Preferred types of databases and when to use
Creating a new database
Before creating a new database, please consult one of the Senior Engineers and/or confirm at the Data meetup if this type of data is stored elsewhere already.
- Data might already exist and can be reused as per our approaches.
- Existing data entities could potentially be re-iterated and expanded to include additional data properties, instead of creating a new data source making it less restrictive for reusability.
- Check our SwaggerHub page, which lists all of our APIs.
If a new data store is required:
- Perform an evaluation if SQL or NoSQL is more suitable for your project’s needs.
- Design the API that will interact with the data and present it at the Data Meetup as per our API specifications assessment process.
- Use Terraform to provision the new database resource in AWS.
- Use one of the Terraform common repository templates (if applicable)
Choosing the right type of database technology
Assuming knowledge of the main differences between a SQL and a NoSQL database, those are some of the questions which will help us to choose the right type of database for our domain/service when the choice is not obvious:
1. Do we have a lot of updates and very frequent updates per second?

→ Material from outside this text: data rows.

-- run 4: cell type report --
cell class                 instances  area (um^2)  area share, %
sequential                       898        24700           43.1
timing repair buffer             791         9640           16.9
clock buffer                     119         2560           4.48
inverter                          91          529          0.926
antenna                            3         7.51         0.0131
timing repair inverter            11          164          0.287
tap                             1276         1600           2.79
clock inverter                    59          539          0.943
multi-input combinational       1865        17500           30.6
From an optimization exercise on the open Yosys and OpenROAD flow, aimed at small area, a short achievable clock period and few clock cycles per item; shortcuts taken in it are not production practice.
At most, simulation tests tie the RTL to the original design; equivalence was not proved.
No activity file was given, so power comes from the tool's default toggle rates.

Setup of ember:
// rational_add_mul_reduce_core
module rational_add_mul_reduce_core (
  input  logic                               clk,
  input  logic                               rst_n,
  input  logic                               in_tvalid,
  output logic                               in_tready,
  input  logic [63:0]                        in_tdata,
  input  logic [1:0]                         in_tuser,
  output logic                               out_tvalid,
  input  logic                               out_tready,
  output logic [63:0]                        out_tdata,
  output logic [0:0]                         out_tuser
);
  localparam int K  = 3;               
  localparam int SW = $clog2(K + 1);
  localparam logic [1:0] REQ_MUL  = 2'd0;
  localparam logic [1:0] REQ_ADD  = 2'd1;
  localparam logic [1:0] REQ_CMP  = 2'd2;
  localparam logic [1:0] REQ_NONE = 2'd3;
  localparam logic [1:0] S_FREE = 2'd0;
  localparam logic [1:0] S_M2   = 2'd1;
  localparam logic [1:0] S_M3   = 2'd2;
  localparam logic [1:0] S_LOOP = 2'd3;
  logic        pend_r;
  logic [1:0]  req_r;
  logic        a_neg_r, b_neg_r;
  logic [15:0] a_mag_r, b_mag_r;
  logic [14:0] a_den_r, b_den_r;
  logic [1:0]  pidx_r;                   
  logic        xa_r, yb_r;               
  logic [31:0] hs_r, hc_r;               
  logic        hv_r;                     
  logic [1:0]  w_req_r;
  logic        w_aneg_r, w_bneg_r, w_azero_r;
  logic [1:0]  st_r;
  logic [30:0] u_r;
  logic [29:0] v_r;
  logic [31:0] n00_r, n01_r;    
  logic [29:0] n10_r, n11_r;    
  logic        eq_r;
  logic        out_valid_r;
  logic [1:0]  st_nxt;
  logic [30:0] u_nxt;
  logic [29:0] v_nxt;
  logic [31:0] n00_nxt, n01_nxt;
  logic [29:0] n10_nxt, n11_nxt;
  logic        eq_nxt, out_valid_nxt, neg;
  ...
export LEC_CHECK = 0
export CAP_MARGIN = 20
export CORE_MARGIN = 2
export CORE_UTILIZATION = 70
export SETUP_SLACK_MARGIN = 5
export SLEW_MARGIN = 20
create_clock -name core_clock -period 10.0 [get_ports {clk}]
run.sh (not shown) runs the stock make flow with config.mk's settings and CLKGATE_MAP_FILE= SYNTH_SCRIPT=/design/flow/synth_recipe.tcl, a recipe that flattens the netlist after the stock synthesis.
ember reached the end of the flow, and the finished layout is clean on the timing, design-rule and antenna checks.
Testbench counts of ember, summed over its fixed seeds: cycles 33,142, items 1,920.
Relative to ember, the following input files were edited for nickel:
- CORE_UTILIZATION now 40, was 70
==> flow/flow/run.sh (new file) <==
#!/bin/bash
set -euo pipefail
MARGIN=6.5
grep -q 'SETUP_SLACK_MARGIN=5' standard.sh
sed "s/SETUP_SLACK_MARGIN=5/SETUP_SLACK_MARGIN=${MARGIN}/" standard.sh > standard_margin.sh
bash standard_margin.sh > standard_margin.log 2>&1
test -s out/final.def
==> flow/standard.sh (new file) <==
#!/bin/bash
# synth_recipe.tcl (not shown) runs the flow's synth.tcl, then flattens the netlist and writes it again
# the make line also repeats each setting of config.mk as NAME=value (left out here)
make -C /OpenROAD-flow-scripts/flow DESIGN_CONFIG=/design/flow/config.mk WORK_HOME=/design/flow/orfs CLKGATE_MAP_FILE= SYNTH_SCRIPT=/design/flow/synth_recipe.tcl "${@:-finish}"
removed: flow/run.sh
### Flow results
nickel: flow completed, timing, DRC and antenna clean
nickel does better than ember on least setup slack across all paths after layout.
nickel -> ember: area share of xor/xnor cells in the synthesized design delta 0, exact match
From ember to nickel the numbers moved as follows: total routing resource utilization after global routing moved down; combinational power share moved up.
### nickel -> willow
- a change of CORE_UTILIZATION from 40 to 55
==> flow/run.sh (new file) <==
#!/bin/bash
# synth_recipe.tcl (not shown) runs the flow's synth.tcl, then flattens the netlist and writes it again
# the make line also repeats each setting of config.mk as NAME=value (left out here)
make -C /OpenROAD-flow-scripts/flow DESIGN_CONFIG=/design/flow/config.mk WORK_HOME=/design/flow/orfs CLKGATE_MAP_FILE= SYNTH_SCRIPT=/design/flow/synth_recipe.tcl finish
removed: flow/flow/run.sh
removed: flow/standard.sh
Findings:
Logic gate share of total power | willow below nickel. For the maximum clock frequency, willow came in 25 MHz lower than nickel did. | data arrival time of the worst path | willow vs nickel | 0.51 ns higher |. Global-route usage in willow vs nickel: up 6.9 points.
## Diff of input files: sierra against willow
- a change of CORE_UTILIZATION from 55 to 40
--- outcome ---
sierra vs willow on power density over the cells: sierra is the higher one.
sierra has completed all stages; timing, DRC and antenna checks passed.
Diff willow -> sierra: slack of the worst reg-to-reg path saw an increase, largest incremental delay on the critical path saw a decrease, number of maximum-capacitance violations saw little to no change, worst setup slack saw an increase.

---

## job 438
The RTL this note starts from:
==> flow/design.v <==
module rational_add_mul_reduce_core (
  input  logic                               clk,
  input  logic                               rst_n,
  input  logic                               in_tvalid,
  output logic                               in_tready,
  input  logic [63:0]                        in_tdata,
  input  logic [1:0]                         in_tuser,
  output logic                               out_tvalid,
  input  logic                               out_tready,
  output logic [63:0]                        out_tdata,
  output logic [0:0]                         out_tuser
);
  localparam int K  = 3;               
  localparam int SW = $clog2(K + 1);
  localparam logic [1:0] REQ_MUL  = 2'd0;
  localparam logic [1:0] REQ_ADD  = 2'd1;
  localparam logic [1:0] REQ_CMP  = 2'd2;
  localparam logic [1:0] REQ_NONE = 2'd3;
  localparam logic [1:0] S_FREE = 2'd0;
  localparam logic [1:0] S_M2   = 2'd1;
  localparam logic [1:0] S_M3   = 2'd2;
  localparam logic [1:0] S_LOOP = 2'd3;
  logic        pend_r;
  logic [1:0]  req_r;
  logic        a_neg_r, b_neg_r;
  logic [15:0] a_mag_r, b_mag_r;
  logic [14:0] a_den_r, b_den_r;
  logic [1:0]  pidx_r;                   
  logic        xa_r, yb_r;               
  logic [19:0] h0_r, h1_r, h2_r, h3_r;   
  logic        hv_r;                     
  logic [1:0]  w_req_r;
  logic        w_aneg_r, w_bneg_r, w_azero_r;
  logic [1:0]  st_r;
  logic [30:0] u_r;
  logic [29:0] v_r;
  logic [31:0] n00_r, n01_r;    
  logic [29:0] n10_r, n11_r;    
  logic        eq_r;
  logic        out_valid_r;
  logic [1:0]  st_nxt;
  logic [30:0] u_nxt;
  logic [29:0] v_nxt;
  logic [31:0] n00_nxt, n01_nxt;
  logic [29:0] n10_nxt, n11_nxt;
  logic        eq_nxt, out_valid_nxt, neg;
  logic [31:0] dif;
  logic        ge, uv_eq, u_zero, done, both_odd, both_even;
  logic [30:0] du;
  logic [29:0] dv;
  logic [31:0] sum0;
  logic [29:0] sum1;
  logic [SW-1:0] s_d, s_u, s_v, s_b, s_uu, s_vv, s_c0, s_c1;
  assign dif       = {1'b0, u_r} - {2'b0, v_r};
  assign ge        = !dif[31];
  assign du        = dif[30:0];
  assign dv        = v_r - u_r[29:0];
  assign uv_eq     = (u_r == {1'b0, v_r});
  assign u_zero    = (u_r == '0);
  assign done      = uv_eq || u_zero;
  assign sum0      = n00_r + n01_r;
  assign sum1      = n10_r + n11_r;
  assign both_odd  = u_r[0] & v_r[0];
  assign both_even = !u_r[0] & !v_r[0];
  always_comb begin
    s_d = SW'(K);
    s_u = SW'(K);
    s_v = SW'(K);
    s_b = SW'(K);
    for (int i = K - 1; i >= 1; i--) begin
      if (du[i])           s_d = SW'(i);
      if (u_r[i])          s_u = SW'(i);
      if (v_r[i])          s_v = SW'(i);
      if (u_r[i] | v_r[i]) s_b = SW'(i);
    end
    s_uu = both_odd ? s_d : (both_even ? s_b : s_u);
    s_vv = both_odd ? s_d : (both_even ? s_b : s_v);
    s_c0 = both_odd ? s_d : s_u;
    s_c1 = both_odd ? s_d : s_v;
  end
  logic [30:0] u_sh;
  logic [29:0] v_sh;
  logic [31:0] n00_sh, n01_sh;
  logic [29:0] n10_sh, n11_sh;
  assign u_sh   = (both_odd ? du : u_r) >> s_uu;
  assign v_sh   = (both_odd ? dv : v_r) >> s_vv;
  assign n00_sh = n00_r << s_c0;
  assign n10_sh = n10_r << s_c0;
  assign n01_sh = n01_r << s_c1;
  assign n11_sh = n11_r << s_c1;
  logic [15:0] in_a_num, in_b_num;
  logic [14:0] in_a_den, in_b_den;
  assign in_a_num = in_tdata[15:0];
  assign in_a_den = in_tdata[30:16];
  assign in_b_num = in_tdata[46:31];
  assign in_b_den = in_tdata[61:47];
  logic       out_free, m1_go, m2_go, m3_go, none_go, h_take, h_load, last;
  logic       consume, consume_early, accept;
  logic [1:0] pidx_nxt, req_nxt;
  assign out_free = !out_valid_r || out_tready;
  assign m1_go    = hv_r && ((st_r == S_FREE) || (st_r == S_LOOP && done));
  assign m2_go    = hv_r && (st_r == S_M2) && out_free;
  assign m3_go    = hv_r && (st_r == S_M3);
  assign none_go  = !hv_r && (st_r == S_FREE) && pend_r && (req_r == REQ_NONE) && out_free;
  assign h_take   = m1_go || m2_go || m3_go;
  assign h_load   = pend_r && (req_r != REQ_NONE) && (!hv_r || h_take);
  assign last     = (pidx_r == ((req_r == REQ_ADD) ? 2'd2 : 2'd1));
  assign consume  = (h_load && last) || none_go;
  always_comb begin
    consume_early = 1'b0;
    if (pend_r) begin
      if (req_r == REQ_NONE)
        consume_early = (st_r == S_FREE) && !hv_r && !out_valid_r;
      else
        consume_early = last && (!hv_r || st_r == S_FREE || st_r == S_M3 ||
                                 (st_r == S_M2 && !out_valid_r));
    end
  end
  assign in_tready = !pend_r || consume_early;
  assign accept    = in_tvalid && in_tready;
  assign pidx_nxt = consume ? 2'd0 : (h_load ? pidx_r + 2'd1 : pidx_r);
  assign req_nxt  = accept ? in_tuser : req_r;
  logic [15:0] mul_x, mul_y;
  logic [31:0] mul_p;
  assign mul_x = xa_r ? a_mag_r : {1'b0, a_den_r};
  assign mul_y = yb_r ? b_mag_r : {1'b0, b_den_r};
  assign mul_p = 32'(h0_r) + {8'd0, h1_r, 4'd0} + {4'd0, h2_r, 8'd0} + {h3_r, 12'd0};
  always_comb begin
    st_nxt        = st_r;
    u_nxt         = u_r;
    v_nxt         = v_r;
    n00_nxt       = n00_r;
    n01_nxt       = n01_r;
    n10_nxt       = n10_r;
    n11_nxt       = n11_r;
    eq_nxt        = eq_r;
    out_valid_nxt = out_valid_r && !out_tready;
    neg           = 1'b0;
    case (st_r)
      S_FREE: begin
        if (none_go) begin
          n01_nxt       = '0;
          n11_nxt       = 30'd1;
          eq_nxt        = 1'b0;
          out_valid_nxt = 1'b1;
        end
      end
      S_M2: begin
        if (m2_go) begin
          case (w_req_r)
            REQ_MUL: begin
              neg     = w_aneg_r ^ w_bneg_r;
              v_nxt   = mul_p[29:0];
              n00_nxt = neg ? 32'hFFFF_FFFF : 32'd1;
              n01_nxt = '0;
              n10_nxt = '0;
              n11_nxt = 30'd1;
              st_nxt  = S_LOOP;
            end
            REQ_CMP: begin
              eq_nxt        = (u_r == mul_p[30:0]) && ((w_aneg_r == w_bneg_r) || w_azero_r);
              n01_nxt       = '0;
              n11_nxt       = 30'd1;
              out_valid_nxt = 1'b1;
              st_nxt        = S_FREE;
            end
            default: begin
              v_nxt   = mul_p[29:0];
              n01_nxt = mul_p;
              st_nxt  = S_M3;
            end
          endcase
        end
      end
      S_M3: begin
        if (m3_go) begin
          if (w_aneg_r == w_bneg_r) begin
            u_nxt = sum0[30:0];
            neg   = w_aneg_r;
          end else if (ge) begin
            u_nxt = du;
            neg   = w_aneg_r;
          end else begin
            u_nxt = {1'b0, dv};
            neg   = w_bneg_r;
          end
          v_nxt   = mul_p[29:0];
          n00_nxt = neg ? 32'hFFFF_FFFF : 32'd1;
          n01_nxt = '0;
          n10_nxt = '0;
          n11_nxt = 30'd1;
          st_nxt  = S_LOOP;
        end
      end
      default: begin
        if (done) begin
          eq_nxt        = 1'b0;
          out_valid_nxt = 1'b1;
          st_nxt        = S_FREE;
        end
        if (uv_eq) begin
          n01_nxt = sum0;
          n11_nxt = sum1;
        end else begin
          if (both_even || !u_r[0] || (both_odd && ge))
            u_nxt = u_sh;
          if (both_even || !v_r[0] || (both_odd && !ge))
            v_nxt = v_sh;
          if ((!u_r[0] && v_r[0]) || (both_odd && ge)) begin
            n00_nxt = n00_sh;
            n10_nxt = n10_sh;
          end else if (both_odd) begin
            n00_nxt = sum0;
            n10_nxt = sum1;
          end
          if ((u_r[0] && !v_r[0]) || (both_odd && !ge)) begin
            n01_nxt = n01_sh;
            n11_nxt = n11_sh;
          end else if (both_odd && ge) begin
            n01_nxt = sum0;
            n11_nxt = sum1;
          end
        end
      end
    endcase
    if (m1_go) begin
      u_nxt   = mul_p[30:0];
      n00_nxt = mul_p;
      st_nxt  = S_M2;
    end
  end
  always_ff @(posedge clk) begin
    if (!rst_n) begin
      st_r        <= S_FREE;
      pend_r      <= 1'b0;
      pidx_r      <= 2'd0;
      hv_r        <= 1'b0;
      xa_r        <= 1'b1;
      yb_r        <= 1'b0;
      out_valid_r <= 1'b0;
    end else begin
      st_r        <= st_nxt;
      pend_r      <= accept || (pend_r && !consume);
      pidx_r      <= pidx_nxt;
      hv_r        <= h_load || (hv_r && !h_take);
      xa_r        <= (pidx_nxt == 2'd0);
      yb_r        <= (pidx_nxt == 2'd0) ? (req_nxt == REQ_MUL) :
                     ((pidx_nxt == 2'd1) && (req_nxt != REQ_MUL));
      out_valid_r <= out_valid_nxt;
    end
  end
  always_ff @(posedge clk) begin
    if (accept) begin
      req_r   <= in_tuser;
      a_neg_r <= in_a_num[15];
      b_neg_r <= in_b_num[15];
      a_mag_r <= in_a_num[15] ? (~in_a_num + 16'd1) : in_a_num;
      b_mag_r <= in_b_num[15] ? (~in_b_num + 16'd1) : in_b_num;
      a_den_r <= (in_a_den == '0) ? 15'd1 : in_a_den;
      b_den_r <= (in_b_den == '0) ? 15'd1 : in_b_den;
    end
  end
  always_ff @(posedge clk) begin
    if (m1_go) begin
      w_req_r   <= req_r;
      w_aneg_r  <= a_neg_r;
      w_bneg_r  <= b_neg_r;
      w_azero_r <= (a_mag_r == '0);
    end
  end
  always_ff @(posedge clk) begin
    if (h_load) begin
      h0_r <= mul_x * mul_y[3:0];
      h1_r <= mul_x * mul_y[7:4];
      h2_r <= mul_x * mul_y[11:8];
      h3_r <= mul_x * mul_y[15:12];
    end
  end
  always_ff @(posedge clk) begin
    u_r   <= u_nxt;
    v_r   <= v_nxt;
    n00_r <= n00_nxt;
    n01_r <= n01_nxt;
    n10_r <= n10_nxt;
    n11_r <= n11_nxt;
    eq_r  <= eq_nxt;
  end
  assign out_tvalid = out_valid_r;
  assign out_tdata  = {2'b00, n11_r, n01_r};
  assign out_tuser  = eq_r;
endmodule
Settings: LEC_CHECK=0, CAP_MARGIN=20, CORE_MARGIN=2, CORE_UTILIZATION=40, SLEW_MARGIN=20; clock period 10.0 ns.
Stock flow here: none of the scripts above is used.
> inputs changed (job 438 -> job 6693)
# job 438
export LEC_CHECK = 0
export CAP_MARGIN = 20
export CORE_MARGIN = 2
export CORE_UTILIZATION = 40
export SLEW_MARGIN = 20
create_clock -name core_clock -period 10.0 [get_ports {clk}]
# job 6693
export LEC_CHECK = 0
export CAP_MARGIN = 20
export CORE_MARGIN = 2
export CORE_UTILIZATION = 40
export SETUP_SLACK_MARGIN = 5
export SLEW_MARGIN = 20
create_clock -name core_clock -period 10.0 [get_ports {clk}]
Relative to job 438, setup slack has gone up in job 6693. The standard cells in job 6693 occupy more silicon area than those in job 438 do. Between job 6693 and job 438, the power consumed by sequential cells figures differ only marginally. Job 6693: clock power share 0.7 points below job 438. Job 6693 against job 438: worst-path maximum fanout went down by about 14%, final total power went up by 3.6%. Net switching share of the total power, job 438 and job 6693, lower one = job 438.
No run of this note included a check of the RTL's function; only the layout flow was run.

-- what the ideal ports hide --
No port has a modelled driver above. Below, the same layouts with a new extraction and two added sets of constraints.
Step 1 sets driving cells, clkbuf_16 on the clock port and buf_2 on the other inputs (assumed; they add their load-dependent delay and slew).
Step 2 also shifts input and output timing later by t, the mid clock arrival at the registers, as if the neighbouring blocks saw the same clock.
Three values: ideal ports, drivers, drivers and shift; two values: the first two.
run | t (ns) | slack for setup (ns) | hold slack, ns
ember | 0.639 | 5.023 / 4.961 / 5.013 | 0.568 / 0.568 / 0.568
nickel | 0.648 | 5.591 / 5.591 / 5.591 | 0.521 / 0.521 / 0.521
willow | 0.633 | 5.045 / 5.045 / 5.045 | 0.438 / 0.438 / 0.438
sierra | 0.661 | 5.146 / 5.145 / 5.146 | 0.485 / 0.485 / 0.485
job 438 | 0.663 | 3.443 / 3.443 / 3.443 | 0.509 / 0.509 / 0.509
job 6693 | 0.665 | 5.074 / 5.008 / 4.667 | 0.498 / 0.498 / 0.498
After both steps setup and hold are still met in every run listed. The setup slack of job 6693, which loses most, moves by -0.066 ns with the drivers and by -0.407 ns with both steps.
What follows belongs to an exercise in optimizing a design on an open flow for small area and few clock cycles per item; a production flow would make more cautious choices. The RTL was checked by simulation tests, not by an equivalence proof against the original design.

## flow/design.v (module list and top-level ports; edited modules follow where they fit)
// module plc_regs: 34 lines
// module plc_front: 92 lines
// module plc_div: 2596 lines
// module plc_mul: 487 lines
// module piecewise_linear_interpolator_core: 86 lines
module piecewise_linear_interpolator_core (
    input  logic                                i_clk,
    input  logic                                i_rst_n,
    input  logic                                start,
    output logic                                busy,
    input  logic signed [plc_pkg::SAMPLE_W-1:0] i_sample_in,
    output logic                                o_done,
    output logic signed [plc_pkg::VALUE_W-1:0]  o_curve_value,
    output logic [plc_pkg::SEG_W-1:0]           o_segment_index,
    output logic                                o_zero_width_error,
    output logic                                o_overflow_flag,
    input  logic                                i_cfg_valid,
    output logic                                o_cfg_ready,
    input  logic [plc_pkg::CFG_IDX_W-1:0]       i_cfg_index,
    input  logic [plc_pkg::CFG_DATA_W-1:0]      i_cfg_data
);
  // ...
==> flow/flow/run.sh <==
#!/bin/bash
# Layout flow: the standard synthesis, then the combinational logic between the registers
# is mapped again by ABC with a delay-targeted script (registers, their names and cell types
# are kept as the standard synthesis made them), then the standard layout from floorplan on.
# Each tool's output goes to a log file of its own in the work folder.
set -euo pipefail
cd "$(dirname "$0")/.."
WORK=$(pwd)
R=$WORK/orfs/results/${FLOW_PLATFORM}/piecewise_linear_interpolator_core/base
LIB=$FLOW_HOME/platforms/${FLOW_PLATFORM}/lib/sky130_fd_sc_hd__tt_025C_1v80.lib
YOSYS=$(command -v yosys || echo "$FLOW_HOME/../tools/install/yosys/bin/yosys")

# 1. standard synthesis
bash standard.sh synth > "$WORK/flow_synth.log" 2>&1

# 2. remap the combinational logic
cp "$R/1_2_yosys.v" "$WORK/synth_standard.v"
SEQ=$(grep -o 'sky130_fd_sc_hd__[a-z0-9_]*' "$WORK/synth_standard.v" | sort -u \
      | grep -E '__(df|edf|sdf|dl|conb)' | tr '\n' ' ')
DU=$(sed -n 's/^ *\(sky130_fd_sc_hd__[a-z0-9_]*\).*$/-dont_use \1/p' "$WORK/flow/dont_use.txt" | tr '\n' ' ')
cat > "$WORK/remap.ys" <<EOT
read_liberty -ignore_miss_func $LIB
read_verilog -sv $WORK/synth_standard.v
hierarchy -top $FLOW_TOP
setattr -mod -set blackbox 1 $SEQ
flatten
hierarchy -top $FLOW_TOP
opt_clean -purge
abc -script $WORK/flow/remap.abc -liberty $LIB $DU
read_liberty -lib -ignore_redef $LIB
opt_clean -purge
setundef -zero
hilomap -singleton -hicell sky130_fd_sc_hd__conb_1 HI -locell sky130_fd_sc_hd__conb_1 LO
splitnets
opt_clean -purge
insbuf -buf sky130_fd_sc_hd__buf_4 A X
check -assert
tee -o $WORK/remap_stat.txt stat -liberty $LIB
write_verilog -noattr -nohex -nodec $WORK/synth_remapped.v
EOT
"$YOSYS" -l "$WORK/flow_remap.log" -q "$WORK/remap.ys" > /dev/null 2>&1
cp "$WORK/synth_remapped.v" "$R/1_2_yosys.v"
rm -f "$R/1_synth.odb" "$R/1_synth.sdc"

# 3. standard layout from the remapped netlist
bash standard.sh "BUFFER_PORTS_ARGS=-buffer_cell sky130_fd_sc_hd__buf_2" finish > "$WORK/flow_layout.log" 2>&1
test -f "$WORK/out/final.def"
==> flow/flow/dont_use.txt <==
sky130_fd_sc_hd__lpflow_bleeder_1
sky130_fd_sc_hd__lpflow_clkbufkapwr_1
sky130_fd_sc_hd__lpflow_clkbufkapwr_16
sky130_fd_sc_hd__lpflow_clkbufkapwr_2
sky130_fd_sc_hd__lpflow_clkbufkapwr_4
sky130_fd_sc_hd__lpflow_clkbufkapwr_8
sky130_fd_sc_hd__lpflow_clkinvkapwr_1
sky130_fd_sc_hd__lpflow_clkinvkapwr_16
sky130_fd_sc_hd__lpflow_clkinvkapwr_2
sky130_fd_sc_hd__lpflow_clkinvkapwr_4
sky130_fd_sc_hd__lpflow_clkinvkapwr_8
sky130_fd_sc_hd__lpflow_decapkapwr_12
sky130_fd_sc_hd__lpflow_decapkapwr_3
sky130_fd_sc_hd__lpflow_decapkapwr_4
sky130_fd_sc_hd__lpflow_decapkapwr_6
sky130_fd_sc_hd__lpflow_decapkapwr_8
sky130_fd_sc_hd__lpflow_inputiso0n_1
sky130_fd_sc_hd__lpflow_inputiso0p_1
sky130_fd_sc_hd__lpflow_inputiso1n_1
sky130_fd_sc_hd__lpflow_inputiso1p_1
sky130_fd_sc_hd__lpflow_inputisolatch_1
sky130_fd_sc_hd__lpflow_isobufsrc_1
sky130_fd_sc_hd__lpflow_isobufsrc_16
sky130_fd_sc_hd__lpflow_isobufsrc_2
sky130_fd_sc_hd__lpflow_isobufsrc_4
sky130_fd_sc_hd__lpflow_isobufsrc_8
sky130_fd_sc_hd__lpflow_isobufsrckapwr_16
sky130_fd_sc_hd__lpflow_lsbuf_lh_hl_isowell_tap_1
sky130_fd_sc_hd__lpflow_lsbuf_lh_hl_isowell_tap_2
sky130_fd_sc_hd__lpflow_lsbuf_lh_hl_isowell_tap_4
sky130_fd_sc_hd__lpflow_lsbuf_lh_isowell_4
sky130_fd_sc_hd__lpflow_lsbuf_lh_isowell_tap_1
sky130_fd_sc_hd__lpflow_lsbuf_lh_isowell_tap_2
sky130_fd_sc_hd__lpflow_lsbuf_lh_isowell_tap_4
sky130_fd_sc_hd__probe_p_8
sky130_fd_sc_hd__probec_p_8
==> flow/flow/remap.abc <==
strash
dch -f
map -D 6500
topo
stime -c
buffer -c
upsize -c
dnsize -c
==> flow/standard.sh <==
#!/bin/bash
# synth_recipe.tcl (not shown) runs the flow's synth.tcl, then flattens the netlist and writes it again
# the make line also repeats each setting of config.mk as NAME=value (left out here)
make -C /OpenROAD-flow-scripts/flow DESIGN_CONFIG=/design/flow/config.mk WORK_HOME=/design/flow/orfs CLKGATE_MAP_FILE= SYNTH_SCRIPT=/design/flow/synth_recipe.tcl "${@:-finish}"
==> flow/config.mk <==
export PLATFORM = sky130hd
export DESIGN_NAME = piecewise_linear_interpolator_core
export DESIGN_NICKNAME = piecewise_linear_interpolator_core
export VERILOG_FILES = /design/flow/design.v
export SDC_FILE = /design/flow/constraint.sdc
export NUM_CORES = 4
export LEC_CHECK = 0
export ABC_AREA = 1
export CAP_MARGIN = 20
export CORE_MARGIN = 2
export CORE_UTILIZATION = 40
export CTS_CLUSTER_DIAMETER = 100
export CTS_CLUSTER_SIZE = 24
export PLACE_DENSITY = 0.6
export SLEW_MARGIN = 20
==> flow/constraint.sdc <==
create_clock -name core_clock -period 10.0 [get_ports {i_clk}]
set_input_delay 2.0000 -clock core_clock [delete_from_list [all_inputs] [get_ports {i_clk}]]
set_output_delay 2.0000 -clock core_clock [all_outputs]
set_load 0.01 [all_outputs]
==> results.py, run 1 <==
metrics = {
    "clock_tree": {
        "cts.root.buffer_cell": "clkbuf_16",
        "cts_tree": "yes",
        "clk_latency_ps": 690,
    },
    "finish": {
        "final_cell_mix": "1568 x nor2_1, 1318 x nand2_1, 1152 x inv_1",
        "clock_area_share_pct": 2.459,
        "bufAreaShareNonClock_pct": 2.638,
        "fin_util_pct": 44.09,
    },
    "die": {
        "die_x_um": 366.4,
        "taps": 1742,
    },
    "worst_setup_path": {
        "rrSetupSlack_ps": 920,
        "cp-start-kind": "flop",
        "cp-endpoint": "o_curve_value[30]",
    },
    "grt": {
        "met1_usage_pct": 27.47,
        "use_met2_pct": 37.63,
    },
    "sta": {
        "fin_ws_ps": 507.0,
        "slew_headroom_pct": 28.73,
        "holdWs_ps": 307.5,
        "max_freq_ghz": 0.1053,
        "period_needed_ps": 9493,
    },
    "outcome": {
        "outcome": "complete, no violations",
    },
    "synthesis": {
        "ys_warn_count": 4,
        "synth_nets": 7907,
    },
}
Testbench counts, summed over its fixed seeds: cycles 17,024, items 16,000.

- Yes: PostgreSQL - A NoSQL DB is probably not the best solution because updates are more expensive than the reads, as we have to read and write a document.
- No: DynamoDB.
2. Is our data highly structured and predictable?
- Yes: PostgreSQL - RDBMS are used when we know in advance the structure of the data and it does not change often (rigid structures) and/or is not in active agile development.
- No: DynamoDB - When our data structure changes and there is a need to have flexibility, NoSQL is a good choice, especially for continuously evolving data entities as part of agile development.
3. Do we need to support a lot of queries on different entity’s properties (this question excludes search functionalities)?
- Yes: PostgreSQL - Queries on properties different than Id and PartitionKey are anti-pattern for scaling out and so not suitable for NoSQL DB, those queries should be executed occasionally.
- No: DynamoDB
4. Do we need low latency/sub-second data access? (this question excludes search functionalities)?
- Yes: DynamoDB - When there is a need for low latency data access, NoSQL tends to be really fast and in the order of ~10ms
- No: PostgreSQL
5. Do we need to be able to scale in the future?
- Yes: DynamoDB - NoSQL databases are horizontally scalable.
- No: PostgreSQL - RDBMS are not horizontally scalable, they can be scaled only vertically.
6. Is high availability important and can eventual consistency be tolerated?
- Yes: DynamoDB - Provides better availability than a SQL database, but we have eventual consistency.
- No: PostgreSQL - Provides strong consistency but availability is not as good as a NoSQL database with multiple independent nodes.
If the above information is not sufficient to make a choice, please raise this as a question during one of the weekly Data meetups.
Preferred database technology
For NoSQL data sources, our preference is to use DynamoDB as the database technology.
For SQL, relational databases, our preference is to use RDS PostgreSQL as the database technology.